You are absolutely correct that interchange fees are too high and that merchants are being largely riped off. I’m a banker and I agree with that.

I dissagree with two points… first interchange fees while lucrative are in no way “effort free.” When a large grocery store chain fell victem to a corporate criminal syndicate and roughly 1000 of our customers cards were comprimised we basically shut down our operations department to re-issue 1000 debit cards in two days. All that expence fell to the bank. Now that’s one incident in the 7 years I’ve worked at my high achiving local savings bank; so clearly we make money on interchange… just not effort free.

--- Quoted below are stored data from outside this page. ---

<file path="src/rtl/mips_pkg.sv">
// Shared definitions for the 8-bit pipelined MIPS core: data width,
// write-back select encodings, MEM/WB bubble values and clear-FSM states.
package mips_pkg;

  localparam int DATA_W = 8;

  localparam logic [1:0] WB_SEL_ALU   = 2'b00;
  localparam logic [1:0] WB_SEL_MEM   = 2'b01;
  localparam logic [1:0] WB_SEL_SHIFT = 2'b10;

  // Bubble contents for the MEM/WB register (rd bubble is all zeros).
  localparam logic [DATA_W-1:0] BUBBLE_WB_DATA   = 8'h00;
  localparam logic              BUBBLE_REG_WRITE = 1'b0;

  typedef enum logic {
    CLR_IDLE  = 1'b0,
    CLR_CLEAR = 1'b1
  } clr_state_t;

  // Write-back data select; the reserved code falls back to the ALU result.
  function automatic logic [DATA_W-1:0] wb_select(
    input logic [1:0]        sel,
    input logic [DATA_W-1:0] alu,
    input logic [DATA_W-1:0] mem,
    input logic [DATA_W-1:0] shift
  );
    logic [DATA_W-1:0] res;
    case (sel)
      WB_SEL_ALU:   res = alu;
      WB_SEL_MEM:   res = mem;
      WB_SEL_SHIFT: res = shift;
      default:      res = alu;
    endcase
    return res;
  endfunction

endpackage

</file>
<file path="src/rtl/M_S_FF.sv">
// Generic enabled pipeline register with synchronous active-high reset.
module M_S_FF #(
  parameter int W = 1
) (
  input  logic         clk,
  input  logic         reset,
  input  logic         en,
  input  logic [W-1:0] d,
  output logic [W-1:0] q
);

  // Register: clear on reset, load when enabled, otherwise hold.
  always_ff @(posedge clk) begin
    if (reset) begin
      q <= '0;
    end else if (en) begin
      q <= d;
    end else begin
      q <= q;
    end
  end

endmodule

</file>
<file path="src/rtl/data_mem.sv">
// Data memory: asynchronous read, synchronous single-port write.
// A read of the address being written returns the old word this cycle.
module data_mem #(
  parameter int ADDR_W = 8,
  parameter int DATA_W = 8
) (
  input  logic              clk,
  input  logic              we,
  input  logic [ADDR_W-1:0] waddr,
  input  logic [DATA_W-1:0] wdata,
  input  logic [ADDR_W-1:0] raddr,
  output logic [DATA_W-1:0] rdata
);

  logic [DATA_W-1:0] mem_q [2**ADDR_W];

  // Storage array write port; contents are intentionally not reset.
  always_ff @(posedge clk) begin
    if (we) begin
      mem_q[waddr] <= wdata;
    end
  end

  assign rdata = mem_q[raddr];

endmodule

</file>
<file path="src/rtl/mem_wb_stage.sv">
// MEM stage and MEM/WB pipeline register of the 8-bit MIPS core.
// Optional macro MEM_WB_MEM_CLEAR_EN: after reset a clear FSM zeroes the
// whole data memory, holding mem_busy high for 2**ADDR_W cycles.
module mem_wb_stage
  import mips_pkg::*;
#(
  parameter int ADDR_W     = 8,
  parameter int REG_ADDR_W = 3
) (
  input  logic                  clk,
  input  logic                  reset,
  input  logic                  stall,
  input  logic                  flush,
  input  logic [7:0]            EX_MEM_alu_out,
  input  logic [7:0]            EX_MEM_B,
  input  logic [7:0]            EX_MEM_shift_out,
  input  logic                  EX_MEM_mem_write,
  input  logic                  EX_MEM_reg_write,
  input  logic [1:0]            EX_MEM_reg_write_mux,
  input  logic [REG_ADDR_W-1:0] EX_MEM_rd,
  output logic [7:0]            mem_fwd_data,
  output logic [7:0]            MEM_WB_wb_data,
  output logic                  MEM_WB_reg_write,
  output logic [REG_ADDR_W-1:0] MEM_WB_rd,
  output logic                  mem_busy
);

  localparam int WB_W = DATA_W + 1 + REG_ADDR_W;

  logic [ADDR_W-1:0] addr_s;
  logic [DATA_W-1:0] rdata_s;
  logic              store_en_s;
  logic              mem_we_s;
  logic [ADDR_W-1:0] mem_waddr_s;
  logic [DATA_W-1:0] mem_wdata_s;
  logic              kill_s;
  logic              wb_en_s;
  logic [WB_W-1:0]   wb_d;
  logic [WB_W-1:0]   wb_q;

  // Upper address bits beyond the memory depth are ignored (wrap).
  assign addr_s     = EX_MEM_alu_out[ADDR_W-1:0];
  assign store_en_s = EX_MEM_mem_write & ~stall & ~flush & ~reset & ~mem_busy;

`ifdef MEM_WB_MEM_CLEAR_EN
  localparam logic [ADDR_W-1:0] CNT_LAST = {ADDR_W{1'b1}};

  clr_state_t        state_q;
  logic [ADDR_W-1:0] cnt_q;
  logic              clearing_s;

  // Clear FSM: reset (re)arms CLEAR at address 0, then one word per cycle.
  always_ff @(posedge clk) begin
    if (reset) begin
      state_q <= CLR_CLEAR;
      cnt_q   <= '0;
    end else begin
      case (state_q)
        CLR_CLEAR: begin
          cnt_q <= cnt_q + ADDR_W'(1);
          if (cnt_q == CNT_LAST) begin
            state_q <= CLR_IDLE;
          end else begin
            state_q <= CLR_CLEAR;
          end
        end
        default: begin
          state_q <= CLR_IDLE;
          cnt_q   <= '0;
        end
      endcase
    end
  end

  assign clearing_s = (state_q == CLR_CLEAR) & ~reset;
  assign mem_busy   = clearing_s;

  // Write-port mux: the clear FSM owns the port while clearing.
  always_comb begin
    mem_we_s    = store_en_s;
    mem_waddr_s = addr_s;
    mem_wdata_s = EX_MEM_B;
    if (clearing_s) begin
      mem_we_s    = 1'b1;
      mem_waddr_s = cnt_q;
      mem_wdata_s = 8'h00;
    end else begin
      mem_we_s    = store_en_s;
      mem_waddr_s = addr_s;
      mem_wdata_s = EX_MEM_B;
    end
  end
`else
  assign mem_busy    = 1'b0;
  assign mem_we_s    = store_en_s;
  assign mem_waddr_s = addr_s;
  assign mem_wdata_s = EX_MEM_B;
`endif

  data_mem #(
    .ADDR_W(ADDR_W),
    .DATA_W(DATA_W)
  ) u_data_mem (
    .clk  (clk),
    .we   (mem_we_s),
    .waddr(mem_waddr_s),
    .wdata(mem_wdata_s),
    .raddr(addr_s),
    .rdata(rdata_s)
  );

  assign mem_fwd_data = wb_select(EX_MEM_reg_write_mux, EX_MEM_alu_out, rdata_s,
                                  EX_MEM_shift_out);

  // A killed instruction (flush or busy memory) loads a bubble, even under stall.
  assign kill_s  = flush | mem_busy;
  assign wb_en_s = ~stall | kill_s;

  // MEM/WB next value: bubble when killed, else the selected write-back data.
  always_comb begin
    wb_d = {mem_fwd_data, EX_MEM_reg_write, EX_MEM_rd};
    if (kill_s) begin
      wb_d = {BUBBLE_WB_DATA, BUBBLE_REG_WRITE, {REG_ADDR_W{1'b0}}};
    end else begin
      wb_d = {mem_fwd_data, EX_MEM_reg_write, EX_MEM_rd};
    end
  end

  M_S_FF #(.W(WB_W)) u_mem_wb (
    .clk  (clk),
    .reset(reset),
    .en   (wb_en_s),
    .d    (wb_d),
    .q    (wb_q)
  );

  assign MEM_WB_wb_data   = wb_q[WB_W-1 -: DATA_W];
  assign MEM_WB_reg_write = wb_q[REG_ADDR_W];
  assign MEM_WB_rd        = wb_q[REG_ADDR_W-1:0];

endmodule

</file>
<file path="config.mk">
export PLATFORM = sky130hd
export DESIGN_NAME = mem_wb_stage
export DESIGN_NICKNAME = d
export VERILOG_FILES = /design/src/rtl/mips_pkg.sv /design/src/rtl/M_S_FF.sv /design/src/rtl/data_mem.sv /design/src/rtl/mem_wb_stage.sv
export SDC_FILE = /design/constraint.sdc
export NUM_CORES = 2
export LEC_CHECK = 0
export BUFFER_PORTS_ARGS = -buffer_cell sky130_fd_sc_hd__buf_4
export CAP_MARGIN = 30
export CORE_MARGIN = 2
export CORE_UTILIZATION = 30
export CTS_CLUSTER_DIAMETER = 40
export CTS_CLUSTER_SIZE = 8
export DETAILED_ROUTE_END_ITERATION = 10
export REMOVE_ABC_BUFFERS = 1
export SYNTH_ARGS = -nofsm -noshare
export SYNTH_HDL_FRONTEND = slang
export SYNTH_SLANG_ARGS = --single-unit
</file>
<file path="constraint.sdc">
create_clock -name clk -period 4.3 [get_ports clk]
set_input_delay 0.645 -clock clk [delete_from_list [all_inputs] [get_ports clk]]
set_output_delay 0.645 -clock clk [all_outputs]
set_load 0.02 [all_outputs]
</file>
==> results.py <==
metrics = {
    "outcome": {
        "outcome": "finished clean",
    },
    "synthesis": {
        "synth-async-reset-ratio_pct": 0,
        "synthesis.area_um2": 80100,
        "synthFlopType": "edfxtp_1",
        "yosys_warnings": 0,
        "synth_edf_count": 2048,
        "netlist_instances": 3843,
        "syn_area_per_cell_um2": 20.8,
        "synth.distinct_cells": 68,
        "yosys_register_bits": 2060,
        "seq_area_frac_synth_pct": 77.1,
    },
    "detailed_routing": {
        "first_pass_iters": 5,
        "first_iter_violations": 4077,
        "wire_per_inst_um": 25.1,
        "vias": 41006,
        "drc": 0,
        "wl_mm": 205,
        "ant_nets": 0,
        "drt-vias-per-instance": 5.01,
    },
    "timing": {
        "drv_slew": 0,
        "timing.final.crit_share_pct": 98.7,
        "fmax_mhz": 236,
        "fin_hold_ws_ns": 0.141,
        "fin_ws_ns": 0.0569,
        "worst_slew_pin_slew_ns": 1.05,
        "skew_ns": 0.0561,
        "finalHoldViolations": 0,
        "period_minus_slack_ns": 4.24,
        "finalSetupViolCount": 0,
        "maxSlewHeadroom_pct": 30.1,
        "rsz0062_at_grt": "yes",
    },
    "power": {
        "p_int_mw": 37.5,
        "pwr-share-clk_pct": 48.4,
        "p_switching_mw": 9.64,
        "combPwrFrac_pct": 4.6,
        "pwr_density_cell_nw_per_um2": 482,
        "ir_drop_mv": 0.447,
        "p_sw_share_pct": 20.5,
        "p_leak_nw": 31.7,
        "pwr-share-seq_pct": 47.0,
    },
    "placement": {
        "dp_hpwl_mm": 129,
        "placed_area_um2": 88300,
        "dp.cells": 7721,
        "pre_cts_ws_ns": -0.250,
        "portBuffers": 54,
        "gp_congestion": 0.852,
    },
    "floorplan": {
        "placementRows": 189,
        "initial_core_util_pct": 30.2,
        "core-area_um2": 265000,
        "fp.dieW_um": 521,
        "dieArea_um2": 271000,
        "die_y_um": 521,
        "io_pins": 56,
    },
    "worst_setup_path": {
        "cp.arrival_ns": 3.60,
        "reg2reg_from": "u_data_mem.mem_q[155][5]",
        "crit_required_ns": 3.65,
        "crit_type": "reg2out",
        "cp-end-kind": "primary output",
        "cp_max_fo": 2,
        "crit_path_start": "u_data_mem.mem_q[157][6]",
        "worst_setup_path_start_kind": "flip-flop",
    },
    "global_routing": {
        "grt_start_max_net_pins": 138,
        "overflow": 0,
        "grt_pass1_vias": 42218,
        "antenna_found_initial": 5,
        "grtUsageTotal_pct": 14.9,
        "grt_pass1_wl_mm": 298,
    },
    "layout": {
        "layoutNonFillerInstCount": 8188,
        "fin_util_pct": 36.8,
        "seq_area_um2": 61700,
        "drive_gt1_share_pct": 30.7,
        "multi_input_area_um2": 17100,
        "fill_cells": 24032,
        "areaGrowthSynthToFinish_pct": 22.0,
        "final_area_um2": 97700,
        "nets": 4567,
    },
    "worst_hold_path": {
        "hold_path.class": "in2reg",
        "min_from": "stall",
    },
    "run": {
        "drv_cap": 0,
    },
    "clock_tree": {
        "clk_pin_slew_ns": 0.05,
        "numCtsBuffers": 334,
        "clk_latency_ns": 0.92,
        "clock-sinks": 2060,
        "cts_tree": "done",
        "h-tree-depth": 5,
        "clk_path_buf_depth": 4,
        "clock-root-buffer": "clkbuf_16",
    },
}
==> routing by layer <==
layer  track usage [%]  vias to the layer above  wire length, um
met5                 0                        -                0
met4              5.20                        0             6410
met1              19.9                    21720            84900
met2              24.3                     1537            99700
li1                  -                    17398                -
met3              3.03                      351            14400
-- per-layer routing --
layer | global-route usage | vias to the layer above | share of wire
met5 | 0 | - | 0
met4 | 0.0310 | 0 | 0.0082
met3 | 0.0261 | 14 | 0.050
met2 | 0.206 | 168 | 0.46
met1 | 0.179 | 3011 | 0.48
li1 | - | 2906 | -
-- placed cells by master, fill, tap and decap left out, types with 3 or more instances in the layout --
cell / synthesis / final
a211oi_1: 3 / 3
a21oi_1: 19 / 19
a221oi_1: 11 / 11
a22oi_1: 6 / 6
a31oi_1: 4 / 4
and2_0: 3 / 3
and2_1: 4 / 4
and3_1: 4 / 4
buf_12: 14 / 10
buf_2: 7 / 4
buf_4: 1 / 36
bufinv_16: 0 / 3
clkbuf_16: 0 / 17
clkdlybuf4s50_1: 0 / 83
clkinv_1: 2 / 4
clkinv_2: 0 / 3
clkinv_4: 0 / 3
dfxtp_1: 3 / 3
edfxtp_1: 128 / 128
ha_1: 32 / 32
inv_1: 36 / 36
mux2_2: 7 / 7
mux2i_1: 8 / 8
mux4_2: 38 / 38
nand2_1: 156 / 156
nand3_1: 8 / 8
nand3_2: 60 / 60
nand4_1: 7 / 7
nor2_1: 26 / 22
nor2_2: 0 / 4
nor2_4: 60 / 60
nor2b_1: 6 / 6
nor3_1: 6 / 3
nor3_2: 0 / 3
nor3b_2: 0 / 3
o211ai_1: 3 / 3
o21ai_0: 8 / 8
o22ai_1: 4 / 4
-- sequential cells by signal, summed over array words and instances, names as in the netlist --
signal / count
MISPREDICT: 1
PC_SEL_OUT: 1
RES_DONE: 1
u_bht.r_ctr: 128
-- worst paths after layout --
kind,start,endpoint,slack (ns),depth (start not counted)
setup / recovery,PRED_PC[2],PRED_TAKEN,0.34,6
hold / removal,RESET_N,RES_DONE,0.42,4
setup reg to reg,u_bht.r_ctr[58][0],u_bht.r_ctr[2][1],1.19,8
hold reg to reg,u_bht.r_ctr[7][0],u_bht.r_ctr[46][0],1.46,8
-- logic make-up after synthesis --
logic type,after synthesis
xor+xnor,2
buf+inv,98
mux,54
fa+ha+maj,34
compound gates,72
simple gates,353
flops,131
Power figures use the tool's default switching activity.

On the “credit” issue… your aquaitence may have been trying to contrast the divine assurance of receiving 96 cents on the dollar when being paid with a card, with the risk of accepting a paper check. If someone floats you a bad check you’re out of luck for the purchace price and probably hit with a $35 dollar fee from your bank as an added slap in the face. That’s whay so many businesses don’t even accept personal checks.

Think about this the next time you want to compare checks clearing at par with a 4-5% interchange fee:

Nearly all small merchants accept cards even with the profit margin destroying fees.

Many small merchants won’t accept personal checks even though they clear at par… why is that?

Keep up the great blogging… your content is FANTASTIC!